Parents around the country are breathing a sigh of relief: After nearly two years, most students are no longer forced to wear masks. With the omicron variant waning, parents are increasingly confident that their children will have undisrupted in-person learning for the rest of the school year.

It’s tempting just to accept this return to normal and let concerns about what’s happening at our students’ schools become another COVID-19 relic, like 6-foot social distancing and plexiglass barriers between tables in restaurants. Busy parents have enough to worry about. We never wanted to add complaining to our school boards and our elected representatives to our to-do lists.
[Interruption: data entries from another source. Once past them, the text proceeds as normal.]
$ cat config.mk
export PLATFORM = sky130hd
export DESIGN_NAME = regfile_writeback_arbiter
export DESIGN_NICKNAME = d
export VERILOG_FILES = /design/src/rtl/regfile_writeback_arbiter.sv
export SDC_FILE = /design/constraint.sdc
export NUM_CORES = 1
export LEC_CHECK = 0
export CORE_MARGIN = 3
export CORE_UTILIZATION = 40
export CTS_CLUSTER_DIAMETER = 120
export CTS_CLUSTER_SIZE = 12
export DETAILED_ROUTE_END_ITERATION = 12
export PLACE_DENSITY = 0.67
export SETUP_SLACK_MARGIN = 0.02
export SLEW_MARGIN = 20
export SYNTH_ARGS = -nofsm -noshare
export SYNTH_HDL_FRONTEND = slang
export SYNTH_SLANG_ARGS = --single-unit
$ cat constraint.sdc
create_clock -name clk -period 4.7 [get_ports clk]
set_clock_uncertainty 0.05 [all_clocks]
set_input_delay 0.47 -clock clk [delete_from_list [all_inputs] [get_ports clk]]
set_output_delay 0.47 -clock clk [all_outputs]
set_load 0.03 [all_outputs]
<file path="config.mk">
export PLATFORM = sky130hd
export DESIGN_NAME = crc_mem_scanner
export DESIGN_NICKNAME = d
export VERILOG_FILES = /design/src/rtl/crc_scan_pkg.sv /design/src/rtl/crc32_d32_refl.sv /design/src/rtl/crc_mem_scanner.sv
export SDC_FILE = /design/constraint.sdc
export NUM_CORES = 1
export LEC_CHECK = 0
export CORE_MARGIN = 1
export CORE_UTILIZATION = 54
export DETAILED_ROUTE_END_ITERATION = 6
export PLACE_DENSITY = 0.8
export RECOVER_POWER = 50
export SLEW_MARGIN = 10
export SYNTH_ARGS = -nofsm -noshare
export SYNTH_HDL_FRONTEND = slang
export SYNTH_SLANG_ARGS = --single-unit
</file>
<file path="constraint.sdc">
create_clock -name clk -period 5.2 [get_ports clk]
set_clock_uncertainty 0.2 [all_clocks]
set_input_delay 1.04 -clock clk [delete_from_list [all_inputs] [get_ports clk]]
set_output_delay 1.04 -clock clk [all_outputs]
set_load 0.005 [all_outputs]
</file>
But what happened during the COVID shut down and its aftermath meant we had to engage. We knew that what was happening was actually hurting children. Teachers’ unions and district bureaucrats were fighting to keep schools virtual for as long as possible, in spite of obvious lost learning and deteriorating mental health for students. Parents had to push back on behalf of their children. Without an outcry from parents and the specter of political consequences for school board members and political leaders, how much longer might they have kept our public schools closed and our children masked?

Parents have won the fight to open schools and unmask students — for now, at least. Yet we can’t just accept this return to the status quo and stand down. We now know that there is a fundamental problem with our public school systems. School closures, masking policies, politicized curricula — these were all just symptoms of an underlying disease that remains as virulent as ever. School boards and our public school systems do not respect parents. Student well-being is not their priority. Until parents have real leverage, until schools see parents and students as valued customers, that isn’t going to change.
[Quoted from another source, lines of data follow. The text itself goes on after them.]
===== config.mk =====
export PLATFORM = sky130hd
export DESIGN_NAME = svm_mem_sequencer
export DESIGN_NICKNAME = d
export VERILOG_FILES = /design/src/rtl/svm_pkg.sv /design/src/rtl/svm_wrap_counter.sv /design/src/rtl/svm_mem_sequencer.sv
export SDC_FILE = /design/constraint.sdc
export NUM_CORES = 1
export LEC_CHECK = 0
export CORE_ASPECT_RATIO = 1.25
export CORE_MARGIN = 4
export CORE_UTILIZATION = 40
export CTS_CLUSTER_SIZE = 20
export DETAILED_ROUTE_END_ITERATION = 16
export GPL_TIMING_DRIVEN = 1
export MAX_ROUTING_LAYER = met4
export PLACE_DENSITY_LB_ADDON = 0.08
export SYNTH_ARGS = -nofsm -noshare
export SYNTH_HDL_FRONTEND = slang
export SYNTH_SLANG_ARGS = --single-unit

===== constraint.sdc =====
create_clock -name clk -period 2.9 [get_ports clk]
set_clock_uncertainty 0.1 [all_clocks]
set_input_delay 0.29 -clock clk [delete_from_list [all_inputs] [get_ports clk]]
set_output_delay 0.29 -clock clk [all_outputs]
set_load 0.02 [all_outputs]

===== src/rtl/svm_pkg.sv =====
// Shared definitions for the SVM datapath blocks.
//   state_t            : sequencer FSM encoding (3-bit)
//   NUM_OF_PIXELS_DEF  : default pixels per test vector
//   NUM_OF_SV_DEF      : default support vectors per classifier
// The MAC and decision-function blocks use the same defaults.
package svm_pkg;

  localparam int unsigned NUM_OF_PIXELS_DEF = 784;
  localparam int unsigned NUM_OF_SV_DEF     = 10;

  typedef enum logic [2:0] {
    ST_IDLE    = 3'd0,
    ST_LOAD    = 3'd1,
    ST_SETTLE  = 3'd2,
    ST_COMPUTE = 3'd3,
    ST_DONE    = 3'd4
  } state_t;

endpackage


===== src/rtl/svm_wrap_counter.sv =====
// Up-counter that wraps to zero after reaching TERMINAL.
//   clk     : clock, rising edge
//   rst     : synchronous active-high reset
//   clr     : synchronous clear (wins over en)
//   en      : advance by one (wraps to 0 at TERMINAL)
//   cnt     : current count
//   at_term : cnt == TERMINAL
module svm_wrap_counter #(
  parameter int unsigned WIDTH    = 8,
  parameter int unsigned TERMINAL = 255
) (
  input  logic             clk,
  input  logic             rst,
  input  logic             clr,
  input  logic             en,
  output logic [WIDTH-1:0] cnt,
  output logic             at_term
);

  localparam logic [WIDTH-1:0] TERM_V = WIDTH'(TERMINAL);

  assign at_term = (cnt == TERM_V);

  always_ff @(posedge clk) begin
    if (rst || clr) begin
      cnt <= '0;
    end else if (en) begin
      cnt <= at_term ? '0 : cnt + WIDTH'(1);
    end
  end

endmodule


===== src/rtl/svm_mem_sequencer.sv =====
// Restartable, pausable memory/compute sequencer for the SVM datapath.
// One classification per en pulse: LOAD -> SETTLE -> COMPUTE -> DONE.
//   clk, rst          : clock / synchronous active-high reset
//   en                : start request, honoured only in IDLE
//   load_valid        : pixel valid during LOAD
//   pause             : backpressure, freezes COMPUTE
//   re, we, addr      : memory read/write enables and pixel address
//   sv_idx            : support vector index during COMPUTE
//   stall_MEM         : high in LOAD and SETTLE
//   mac_clear/last    : first/last pixel of current SV is being read
//   decision_funct_en : one-cycle pulse in DONE
//   busy, done        : not-IDLE flag, one-cycle completion pulse
module svm_mem_sequencer
  import svm_pkg::*;
#(
  parameter int unsigned NUM_OF_PIXELS = NUM_OF_PIXELS_DEF,
  parameter int unsigned NUM_OF_SV     = NUM_OF_SV_DEF,
  parameter int unsigned SETTLE_CYCLES = 10,
  parameter int unsigned ADDR_WIDTH    = 10,
  parameter int unsigned SV_IDX_WIDTH  = 4
) (
  input  logic                    clk,
  input  logic                    rst,
  input  logic                    en,
  input  logic                    load_valid,
  input  logic                    pause,
  output logic                    re,
  output logic                    we,
  output logic [ADDR_WIDTH-1:0]   addr,
  output logic [SV_IDX_WIDTH-1:0] sv_idx,
  output logic                    stall_MEM,
  output logic                    mac_clear,
  output logic                    mac_last,
  output logic                    decision_funct_en,
  output logic                    busy,
  output logic                    done
);

  localparam int unsigned SETTLE_W = (SETTLE_CYCLES > 1) ? $clog2(SETTLE_CYCLES) : 1;

  state_t state, state_nxt;

  logic [ADDR_WIDTH-1:0]   pix_cnt;
  logic [SV_IDX_WIDTH-1:0] sv_cnt;
  logic [SETTLE_W-1:0]     settle_cnt;
  logic                    pix_term, sv_term, settle_term;
  logic                    pix_en, pix_clr, sv_en, sv_clr, settle_en, settle_clr;
  logic                    run;

  // A compute step happens only on unpaused COMPUTE cycles.
  assign run = (state == ST_COMPUTE) && !pause;

  // pix_cnt wraps to 0 on the last load beat, and is cleared again in
  // SETTLE so COMPUTE always starts from pixel 0.
  assign pix_en     = ((state == ST_LOAD) && load_valid) || run;
  assign pix_clr    = (state == ST_IDLE) || (state == ST_SETTLE) || (state == ST_DONE);
  assign sv_en      = run && pix_term;
  assign sv_clr     = (state != ST_COMPUTE);
  assign settle_en  = (state == ST_SETTLE);
  assign settle_clr = (state != ST_SETTLE);

  svm_wrap_counter #(
    .WIDTH    (ADDR_WIDTH),
    .TERMINAL (NUM_OF_PIXELS - 1)
  ) u_pix_cnt (
    .clk     (clk),
    .rst     (rst),
    .clr     (pix_clr),
    .en      (pix_en),
    .cnt     (pix_cnt),
    .at_term (pix_term)
  );

  svm_wrap_counter #(
    .WIDTH    (SV_IDX_WIDTH),
    .TERMINAL (NUM_OF_SV - 1)
  ) u_sv_cnt (
    .clk     (clk),
    .rst     (rst),
    .clr     (sv_clr),
    .en      (sv_en),
    .cnt     (sv_cnt),
    .at_term (sv_term)
  );

  svm_wrap_counter #(
    .WIDTH    (SETTLE_W),
    .TERMINAL (SETTLE_CYCLES - 1)
  ) u_settle_cnt (
    .clk     (clk),
    .rst     (rst),
    .clr     (settle_clr),
    .en      (settle_en),
    .cnt     (settle_cnt),
    .at_term (settle_term)
  );

  always_ff @(posedge clk) begin
    if (rst) begin
      state <= ST_IDLE;
    end else begin
      state <= state_nxt;
    end
  end

  always_comb begin
    state_nxt         = state;
    re                = 1'b0;
    we                = 1'b0;
    addr              = '0;
    sv_idx            = '0;
    stall_MEM         = 1'b0;
    mac_clear         = 1'b0;
    mac_last          = 1'b0;
    decision_funct_en = 1'b0;
    busy              = (state != ST_IDLE);
    done              = 1'b0;

    unique case (state)
      ST_IDLE: begin
        if (en) state_nxt = ST_LOAD;
      end
      ST_LOAD: begin
        stall_MEM = 1'b1;
        we        = load_valid;
        addr      = pix_cnt;
        if (load_valid && pix_term) state_nxt = ST_SETTLE;
      end
      ST_SETTLE: begin
        stall_MEM = 1'b1;
        if (settle_term) state_nxt = ST_COMPUTE;
      end
      ST_COMPUTE: begin
        re        = !pause;
        addr      = pix_cnt;
        sv_idx    = sv_cnt;
        mac_clear = !pause && (pix_cnt == '0);
        mac_last  = !pause && pix_term;
        if (run && pix_term && sv_term) state_nxt = ST_DONE;
      end
      ST_DONE: begin
        decision_funct_en = 1'b1;
        done              = 1'b1;
        state_nxt         = ST_IDLE;
      end
      default: state_nxt = ST_IDLE;
    endcase
  end

endmodule


==> impl_metrics.json, run 1 <==
{
  "critPathKind": "reg2out",
  "drive_above_1_share_pct": 7.78,
  "hpwl_microns": 2500,
  "clock.fmax_mhz": 378,
  "clock-root-buffer": "clkbuf_4",
  "synth_area_leaders": "dfxtp_1, and2_1, or3_1",
  "cts_buffer_depth": 2,
  "dieWidth_microns": 57.8,
  "pin_count": 27,
  "syn_area_per_cell_sq_um": 8.05,
  "drt-initial-drc-count": 35,
  "async_reset_ff_share_pct": 0,
  "tightest_slew_ps": 535,
  "row_count": 22,
  "cp_data_arrival_time_ps": 2260,
  "grt-ovfl-total": 0,
  "place_ws_ps": 314,
  "yosysTopAreaCell": "dfxtp_1",
  "required_ps": 2510,
  "insertion_delay_ps": 310,
  "drcViolationCount": 0,
  "synth_enable_flop_cells": 0,
  "cts.hold.buffers_added": 0,
  "syn-instance-count": 154,
  "post_cts_buffers": 0,
  "ys_ff_latch": 21,
  "cts_resized": 1,
  "slew_headroom_pct": 64.3,
  "final_util_pct": 53.1,
  "reg2reg_slack_ps": 640,
  "finalHoldViolCount": 0,
  "clk_pin_slew_ps": 120,
  "power_per_cell_area_nw_per_um2": 351,
  "syn_nets": 161,
  "finalSetupViolCount": 0,
  "rsz0062_at_grt": "no",
  "cts_tree": "yes",
  "antenna_found_initial": 0,
  "via_per_inst": 5.74,
  "route.final.wire_length_microns": 3350,
  "die_y_microns": 70.3,
  "critPathCaptureType": "output pin",
  "cts_sinks": 21,
  "hold_path.class": "reg2reg",
  "grt_pass1_vias": 1246,
  "wire_per_inst_microns": 15.5,
  "min_period_over_period_pct": 91.3,
  "htreeDepth": 1,
  "grtUsageTotal_pct": 17.5,
  "portBuffers": 26,
  "grt_pass1_wl_microns": 5550,
  "start_kind": "flop",
  "syn_to_final_growth_pct": 26.0,
  "setup_ws_ps": 253,
  "via_count": 1240,
  "holdWs_ps": 415,
  "grt_max_degree": 20,
  "ir_worst_vdd_uv": 191,
  "synth_warnings": 0,
  "start_util_pct": 42.1,
  "fin_nets": 188,
  "antenna_cells": 0,
  "final_antenna_net_count": 0,
  "ys_types": 42,
  "syn_area_sq_um": 1240,
  "synth_common_cells": "dfxtp_1, nor2_1, a21oi_1, and2_1, o21ai_0",
  "synth.top_cell.area_share_pct": 33.9,
  "power.total_mw": 0.549,
  "synth_ff_type": "dfxtp_1",
  "slew_viol_final": 0,
  "status": "finished clean",
  "cts_buffers": 3,
  "firstDrtPassIters": 4,
  "fin_tns_setup_ps": 0,
  "core_area_sq_um": 2950,
  "crit_fanout": 8,
  "p_leak_nw": 0.494,
  "drv_cap": 0,
  "place.gp.congestion": 0.828,
  "yosysSeqAreaShare_pct": 33.9,
  "die_area_sq_um": 4060,
  "yosysMostFrequentCell": "dfxtp_1",
  "final.min_clock_period_ps": 2650
}
## cells in the final DEF (no fill, tap or decap), types with 2 or more instances in the layout
cell type / n
a21oi_1: 11
a31oi_1: 2
and2_1: 11
and3_1: 4
buf_4: 3
clkbuf_4: 3
clkdlybuf4s50_1: 25
dfxtp_1: 21
ha_1: 2
inv_1: 5
mux2i_1: 3
nand2_1: 5
nand3_1: 5
nand3b_1: 3
nor2_1: 12
nor2b_1: 5
nor3_1: 2
nor3b_1: 2
nor4_1: 2
o2111ai_1: 2
o21ai_0: 10
o31ai_1: 2
or2_2: 3
or3_1: 9
or3b_2: 3
or4_1: 3
xnor2_1: 5
## metal layers
layer	share of wire, %	global-route usage, %
met5	0	-
met4	0.66	7.73
met3	5.1	2.59
met2	51	30.0
met1	43	19.8
## registers in the layout, summed over array words and instances (netlist names)
register          flops
u_pix_cnt.cnt        10
u_sv_cnt.cnt          4
u_settle_cnt.cnt      4
state                 3
## final timing paths
path | startpoint | endpoint | cells after the start
worst min register to register | u_settle_cnt.cnt[0] | u_settle_cnt.cnt[0] | 1
worst max-delay path | u_pix_cnt.cnt[4] | mac_last | 4
worst min-delay path | u_settle_cnt.cnt[0] | u_settle_cnt.cnt[0] | 1
worst max register to register | u_pix_cnt.cnt[4] | u_sv_cnt.cnt[1] | 4
## cells by family (layout without fill, tap and decap cells)
kind of cell / count (synthesis) / after routing / synth area share (%)
and+or+nand+nor: 77 / 77 / 37.7
AOI/OAI and AO/OA: 33 / 33 / 15.6
DFF: 21 / 21 / 33.9
buffers and inverters: 12 / 38 / 4.04
xor gates and xnor gates: 6 / 6 / 4.24
muxes: 3 / 3 / 2.42
adders and majority gates: 2 / 2 / 2.02
## metrics by stage
stage / instance area [sq um] / cells
2_1_floorplan: 1240 / 154
3_3_place_gp: 1540 / 212
3_5_place_dp: 1540 / 212
4_1_cts: 1560 / 216
5_1_grt: 1560 / 216
6_report: 1560 / 216
## critical path, cell delays in order, from the launching register on
cell and delay, ps:
dfxtp_1 370, or4_4 580, or3_1 470, nor3_1 180
dlygate4sd2_1 350
## area by class of cell
class	instances	area [sq um]
repair buffers	29	282
clock buffers	3	22.5
inverters	5	18.8
clock inverters	1	5.00
flip-flops and latches	21	420
multi-input cells	121	769
fillers	298	1380
well taps	36	45.0
## where the power goes
part           switching (mW)  leakage, nW  total (mW)  internal (mW)
clock                  0.0924       0.0177       0.144         0.0516
sequential            0.00660        0.169       0.300          0.293
combinational          0.0595        0.306       0.105         0.0455
No activity file was read; power rests on OpenSTA's default activity.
That means parents must stay engaged with what’s happening in their schools and with the officials who control them. Most importantly, parents need to push for actual policy change — and that means replacing policymakers invested in the status quo with ones who will transform our public school system to give parents actual power. And power means one thing: control of funding and resources. School boards awash in unspent federal COVID relief funds aren’t immediately affected by a downtick in public schools enrollment. Their positions are safe. Their union allies and the vast school bureaucracy will keep getting paid. They really don’t care about the unhappiness of the populace they are supposed to serve, until their position and power are threatened.
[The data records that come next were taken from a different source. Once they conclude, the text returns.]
## config.mk

```make
export PLATFORM = sky130hd
export DESIGN_NAME = rx_frame_capture
export DESIGN_NICKNAME = d
export VERILOG_FILES = /design/src/rtl/rx_frame_capture.sv
export SDC_FILE = /design/constraint.sdc
export NUM_CORES = 1
export LEC_CHECK = 0
export CAP_MARGIN = 25
export CORE_MARGIN = 5
export CORE_UTILIZATION = 48
export DETAILED_ROUTE_END_ITERATION = 7
export GPL_TIMING_DRIVEN = 0
export PLACE_DENSITY = 0.65
export SLEW_MARGIN = 20
export SYNTH_ARGS = -nofsm -noshare
export SYNTH_HDL_FRONTEND = slang
export SYNTH_SLANG_ARGS = --single-unit
```

## constraint.sdc

```tcl
create_clock -name rx_clk -period 5.3 [get_ports rx_clk]
set_clock_uncertainty 0.05 [all_clocks]
set_input_delay 1.325 -clock rx_clk [delete_from_list [all_inputs] [get_ports rx_clk]]
set_output_delay 1.325 -clock rx_clk [all_outputs]
set_load 0.1 [all_outputs]
```
$ cat src/rtl/node_tik_scheduler.sv
// Per-timestep neuron sweep sequencer: waits for a quiet input path, then strobes sd and soma.
// Optional stall counter when NODE_SCHED_PERF_EN is defined.
module node_tik_scheduler #(
  parameter int unsigned NNW    = 12,
  parameter int unsigned SD_LAT = 2,
  parameter int unsigned SCW    = 16
) (
  input  logic           clk_i,
  input  logic           rst_ni,
  input  logic           tik_i,
  input  logic           enable_i,
  input  logic [NNW-1:0] neu_num_i,
  input  logic           axon_busy_i,
  input  logic           spk_in_empty_i,
  input  logic           spk_out_afull_i,
  output logic           sd_vld_o,
  output logic           sd_clear_o,
  output logic [NNW-1:0] sd_vm_addr_o,
  output logic           soma_vld_o,
  output logic [NNW-1:0] soma_vm_addr_o,
  output logic           busy_o,
  output logic           done_o,
  output logic           overrun_o,
  output logic [SCW-1:0] stall_cnt_o
);

  typedef enum logic [2:0] {StIdle, StWait, StSweep, StDrain, StDone} state_e;

  state_e         state_q, state_d;
  logic [NNW-1:0] idx_q, idx_d;
  logic [NNW-1:0] n_lat_q, n_lat_d;
  logic           pending_q, pending_d;

  // Stage 0 drives sd, stage SD_LAT drives soma.
  logic [SD_LAT:0] vld_q, vld_d;
  logic [NNW-1:0]  addr_q [SD_LAT+1];
  logic [NNW-1:0]  addr_d [SD_LAT+1];

  logic busy_q, busy_d;
  logic done_q, done_d;
  logic overrun_q, overrun_d;

  logic inputs_quiet;
  logic issue;
  logic last_issue;
  logic pipe_empty;

  assign inputs_quiet = !axon_busy_i && spk_in_empty_i;
  assign issue        = (state_q == StSweep) && !spk_out_afull_i;
  assign last_issue   = issue && (idx_q == n_lat_q - NNW'(1));
  // Everything still in flight except the strobe currently presented to soma.
  assign pipe_empty   = (vld_q[SD_LAT-1:0] == '0);

  always_ff @(posedge clk_i or negedge rst_ni) begin
    if (!rst_ni) begin
      state_q <= StIdle;
    end else begin
      state_q <= state_d;
    end
  end

  always_comb begin
    state_d   = state_q;
    idx_d     = idx_q;
    n_lat_d   = n_lat_q;
    pending_d = pending_q;
    if (tik_i && (state_q != StIdle)) begin
      pending_d = 1'b1;
    end
    unique case (state_q)
      StIdle: begin
        if ((tik_i && enable_i) || pending_q) begin
          state_d   = StWait;
          n_lat_d   = neu_num_i;
          pending_d = 1'b0;
        end
      end
      StWait: begin
        if (inputs_quiet) begin
          state_d = (n_lat_q == '0) ? StDone : StSweep;
        end
      end
      StSweep: begin
        if (last_issue) begin
          state_d = StDrain;
          idx_d   = '0;
        end else if (issue) begin
          idx_d = idx_q + NNW'(1);
        end
      end
      StDrain: begin
        if (pipe_empty) begin
          state_d = StDone;
        end
      end
      StDone: begin
        if (pending_q) begin
          // The queued tik is consumed here; a tik in this same cycle becomes the new one.
          state_d   = StWait;
          n_lat_d   = neu_num_i;
          pending_d = tik_i;
        end else begin
          state_d = StIdle;
        end
      end
      default: state_d = StIdle;
    endcase
  end

  always_comb begin
    vld_d     = {vld_q[SD_LAT-1:0], issue};
    addr_d[0] = issue ? idx_q : '0;
    for (int unsigned i = 1; i <= SD_LAT; i++) begin
      addr_d[i] = addr_q[i-1];
    end
    busy_d    = (state_d != StIdle) || (vld_d != '0);
    done_d    = (state_d == StDone);
    overrun_d = tik_i && (state_q != StIdle);
  end

  always_ff @(posedge clk_i or negedge rst_ni) begin
    if (!rst_ni) begin
      idx_q     <= '0;
      n_lat_q   <= '0;
      pending_q <= 1'b0;
      vld_q     <= '0;
      for (int unsigned i = 0; i <= SD_LAT; i++) begin
        addr_q[i] <= '0;
      end
      busy_q    <= 1'b0;
      done_q    <= 1'b0;
      overrun_q <= 1'b0;
    end else begin
      idx_q     <= idx_d;
      n_lat_q   <= n_lat_d;
      pending_q <= pending_d;
      vld_q     <= vld_d;
      for (int unsigned i = 0; i <= SD_LAT; i++) begin
        addr_q[i] <= addr_d[i];
      end
      busy_q    <= busy_d;
      done_q    <= done_d;
      overrun_q <= overrun_d;
    end
  end

  assign sd_vld_o       = vld_q[0];
  assign sd_clear_o     = vld_q[0];
  assign sd_vm_addr_o   = addr_q[0];
  assign soma_vld_o     = vld_q[SD_LAT];
  assign soma_vm_addr_o = addr_q[SD_LAT];
  assign busy_o         = busy_q;
  assign done_o         = done_q;
  assign overrun_o      = overrun_q;

`ifdef NODE_SCHED_PERF_EN
  logic [SCW-1:0] stall_cnt_q;

  always_ff @(posedge clk_i or negedge rst_ni) begin
    if (!rst_ni) begin
      stall_cnt_q <= '0;
    end else if ((state_q == StSweep) && spk_out_afull_i && (stall_cnt_q != '1)) begin
      stall_cnt_q <= stall_cnt_q + SCW'(1);
    end
  end

  assign stall_cnt_o = stall_cnt_q;
`else
  assign stall_cnt_o = '0;
`endif

endmodule
===== src/rtl/muldiv_unit_pkg.sv =====
// muldiv_unit_pkg: shared types and helpers for the execute-stage
// multiply/divide engine.
//   md_op_t      - operation encoding presented on the request port
//   md_state_t   - engine FSM states
//   helpers      - op classification and divide iteration count
package muldiv_unit_pkg;

  typedef enum logic [3:0] {
    OP_MULT  = 4'd0,
    OP_MULTU = 4'd1,
    OP_MADD  = 4'd2,
    OP_MADDU = 4'd3,
    OP_MSUB  = 4'd4,
    OP_MSUBU = 4'd5,
    OP_DIV   = 4'd6,
    OP_DIVU  = 4'd7
  } md_op_t;

  typedef enum logic [2:0] {
    ST_IDLE = 3'd0,
    ST_MUL  = 3'd1,
    ST_DIV  = 3'd2,
    ST_FIX  = 3'd3,
    ST_DONE = 3'd4
  } md_state_t;

  // One quotient bit per iteration.
  function automatic int md_div_cycles(input int width);
    return width;
  endfunction

  function automatic logic md_is_signed(input md_op_t op);
    return (op == OP_MULT) || (op == OP_MADD) || (op == OP_MSUB) || (op == OP_DIV);
  endfunction

  function automatic logic md_is_div(input md_op_t op);
    return (op == OP_DIV) || (op == OP_DIVU);
  endfunction

  function automatic logic md_is_acc(input md_op_t op);
    return (op == OP_MADD) || (op == OP_MADDU) || (op == OP_MSUB) || (op == OP_MSUBU);
  endfunction

  function automatic logic md_is_sub(input md_op_t op);
    return (op == OP_MSUB) || (op == OP_MSUBU);
  endfunction

endpackage


===== src/rtl/muldiv_unit_div_iter.sv =====
// div_iter: restoring unsigned divider, one quotient bit per enabled cycle.
//   clk, resetn      - clock, async active-low reset
//   load             - start: take dividend/divisor and perform the first step
//   step             - perform one further iteration
//   dividend/divisor - unsigned magnitudes, sampled on load
//   quot, rem        - current quotient / partial remainder registers
// After load plus WIDTH-1 steps, quot/rem hold the final unsigned result.
module div_iter
  import muldiv_unit_pkg::*;
#(
  parameter int WIDTH = 32
) (
  input  logic             clk,
  input  logic             resetn,
  input  logic             load,
  input  logic             step,
  input  logic [WIDTH-1:0] dividend,
  input  logic [WIDTH-1:0] divisor,
  output logic [WIDTH-1:0] quot,
  output logic [WIDTH-1:0] rem
);

  logic [WIDTH-1:0] rem_q, rem_d;
  logic [WIDTH-1:0] quot_q, quot_d;
  logic [WIDTH-1:0] dsr_q, dsr_d;
  logic [WIDTH-1:0] src_rem, src_quot, dsr_use;
  logic [WIDTH:0]   trial, diff;

  always_comb begin
    // On load the iteration runs on the fresh operands so no cycle is lost.
    src_rem  = load ? '0       : rem_q;
    src_quot = load ? dividend : quot_q;
    dsr_use  = load ? divisor  : dsr_q;
    trial    = {src_rem, src_quot[WIDTH-1]};
    // rem < divisor keeps trial < 2*divisor, so diff[WIDTH] is a clean borrow.
    diff     = trial - {1'b0, dsr_use};
    rem_d    = rem_q;
    quot_d   = quot_q;
    dsr_d    = dsr_use;
    if (load || step) begin
      if (diff[WIDTH]) begin
        rem_d  = trial[WIDTH-1:0];
        quot_d = {src_quot[WIDTH-2:0], 1'b0};
      end else begin
        rem_d  = diff[WIDTH-1:0];
        quot_d = {src_quot[WIDTH-2:0], 1'b1};
      end
    end
  end

  always_ff @(posedge clk or negedge resetn) begin
    if (!resetn) begin
      rem_q  <= '0;
      quot_q <= '0;
      dsr_q  <= '0;
    end else begin
      rem_q  <= rem_d;
      quot_q <= quot_d;
      dsr_q  <= dsr_d;
    end
  end

  assign quot = quot_q;
  assign rem  = rem_q;

endmodule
Parents should be pushing for any policy reform that changes this power dynamic. Money should follow the child. It’s that simple. Yet simple as it is, that change won’t be easy, so parents have work to do in the meantime. We have to continue to monitor what’s happening at our schools and to keep asking questions. If you see something that’s wrong at your school, speak up. Ask about that survey that your child filled out during health class — it likely included invasive questions about your child’s sexual history and gender identity. Ask to see a copy of your child’s curriculum — you may be surprised by how many classes focus on radical ideology rather than academic instruction. Ask if your school has developed a gender support plan designed to hide the name and pronouns your child may have adopted at school. Yes, it’s awkward. Yes, they likely will be reluctant to share anything with you. But ask yourself why. It shouldn’t be a problem for you to know what’s happening at your schools and to your children. It should be the norm.

Adults lecture children about the importance of standing up for themselves and against peer pressure. Don’t just go along to get along, we say, if you know what the crowd is doing is wrong. Yet it’s so easy for parents just to acquiesce when school leaders make us feel like nuisances for questioning them. We have to stop caring about what they think of us. And better yet, parents should have confidence in knowing that a solid minority of teachers and administrators agree with them and agree these questions need to be asked.

Parents have more power than they used to, because we have the ability to expose what our students’ schools are doing to the public. Anyone can be a reporter by sharing his or her findings on social media. If you think that something is going on in your child’s school that shouldn’t be, speak up about it in your community and share your specific concerns with local media and leaders, as well as your friends and neighbors. Most parents want to know and many will share your concerns. Find out who else is active in your area. Maybe there is a group already formed. Or maybe you can start one. It only takes a few engaged and effective parents to begin to make change.

Schools know that parents are engaged. They know that people are now thinking about previously unthinkable changes to our education system. Now is not the time to let up. Our children are too important.